Painlessly adding RDF-compatible semantics to XHTML.

University of Maryland semantic web researcher Jim Hendler (XML 2005 attendees will remember his keynote speech in Atlanta) closed a recent mindswap weblog entry by writing this:

I worry that most of the Semantic Web community is doing work in Semantics, most of the rest are looking at Web apps, and hardly anyone is actually looking at the "Semantic Web" that I really care about...

I've felt for a while that too much work is about building ontologies and schemas and that not enough is about creating actual instance data to use. Imagine if, in the early days of XML, everyone spent most of their time creating DTDs and assumed that others would create XML documents to conform to their DTDs, while those others were just creating more DTDs themselves.

More semantic web data would give the people doing semantic web research more opportunities to create interesting applications, and the W3C's RDF in XHTML Taskforce, chaired by Ben Adida, is doing some great work here. While their earlier work focused on convincing the RDF crowd of the value of this RDF-XHTML hybrid, recent drafts of the RDF/A Primer take on the bigger task of demonstrating this value to people on the other side of the RDF-XHTML fence. For example, the Primer demonstrates how adding a few new attributes here and there in your existing XHTML lets automated programs pull out your contact information and update the departmental directory or pull picture metadata from your web page about your recent trip and add it to your central database of photo information.

In a posting today on Cologne's 2nd Web Montag, Benjamin Nowack writes that a common question about the semantic web is "'where is the connection to my HTML pages?' (link between the clickable web and the semantic web)." I think we have our answer in RDF-XHTML. Airlines and movie theater chains are already creating web versions of the data we want, and a few new attributes in that HTML will be a lot less trouble for them than creating parallel RDF/XML files or most other options for offering machine-readable semantic data on the web. I look forward to the new possibilities that this opens up for both developers and consumers.
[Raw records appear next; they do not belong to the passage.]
Background: an optimization exercise with open tools, aiming at small area, a short achievable clock period and few clock cycles per item. Do not read the settings as production practice.
Only simulation tests tie the RTL to the original design; equivalence was not proved.
Power and IR drop assume default switching activity.

$ cat design/flow/flow/run.sh
#!/bin/bash
# The standard layout, with timing repair aiming for 6.5 ns of setup slack
# (a 3.5 ns period) instead of stopping at the 10 ns clock.
set -e
cp standard.sh standard.sh.txt
export SETUP_SLACK_MARGIN=6.5
bash standard.sh > standard.log 2>&1
$ cat design/flow/standard.sh
#!/bin/bash
# synth_recipe.tcl (not shown) runs the flow's synth.tcl, then flattens the netlist and writes it again
# the make line also repeats each setting of config.mk as NAME=value (left out here)
make -C /OpenROAD-flow-scripts/flow DESIGN_CONFIG=/design/flow/config.mk WORK_HOME=/design/flow/orfs CLKGATE_MAP_FILE= SYNTH_SCRIPT=/design/flow/synth_recipe.tcl "${@:-finish}"
$ cat design/flow/config.mk
export PLATFORM = sky130hd
export DESIGN_NAME = dsp_core
export DESIGN_NICKNAME = dsp_core
export VERILOG_FILES = /design/flow/design.v
export SDC_FILE = /design/flow/constraint.sdc
export NUM_CORES = 4
export LEC_CHECK = 0
export CAP_MARGIN = 20
export CORE_MARGIN = 2
export CORE_UTILIZATION = 60
export CTS_BUF_LIST = sky130_fd_sc_hd__clkbuf_8
export CTS_CLUSTER_DIAMETER = 50
export CTS_CLUSTER_SIZE = 16
export SLEW_MARGIN = 20
$ cat design/flow/constraint.sdc
create_clock -name core_clock -period 10.0 [get_ports {clk}]
set_input_delay 2.0000 -clock core_clock [delete_from_list [all_inputs] [get_ports {clk}]]
set_output_delay 2.0000 -clock core_clock [all_outputs]
set_load 0.01 [all_outputs]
perhaps an alternative can be found in the duo GRDDL / microformats. It is another approach, perhaps less expressive, but with practical implications which make a direct link with the classical web.

There's definitely good work going on with GRDDL as well, but while it will be possible for different websites to use a shared library of stylesheets, the XSLT stylesheet used for extraction is another moving part for each web site to contend with.

I think that RDF/A takes a rather microformat approach itself.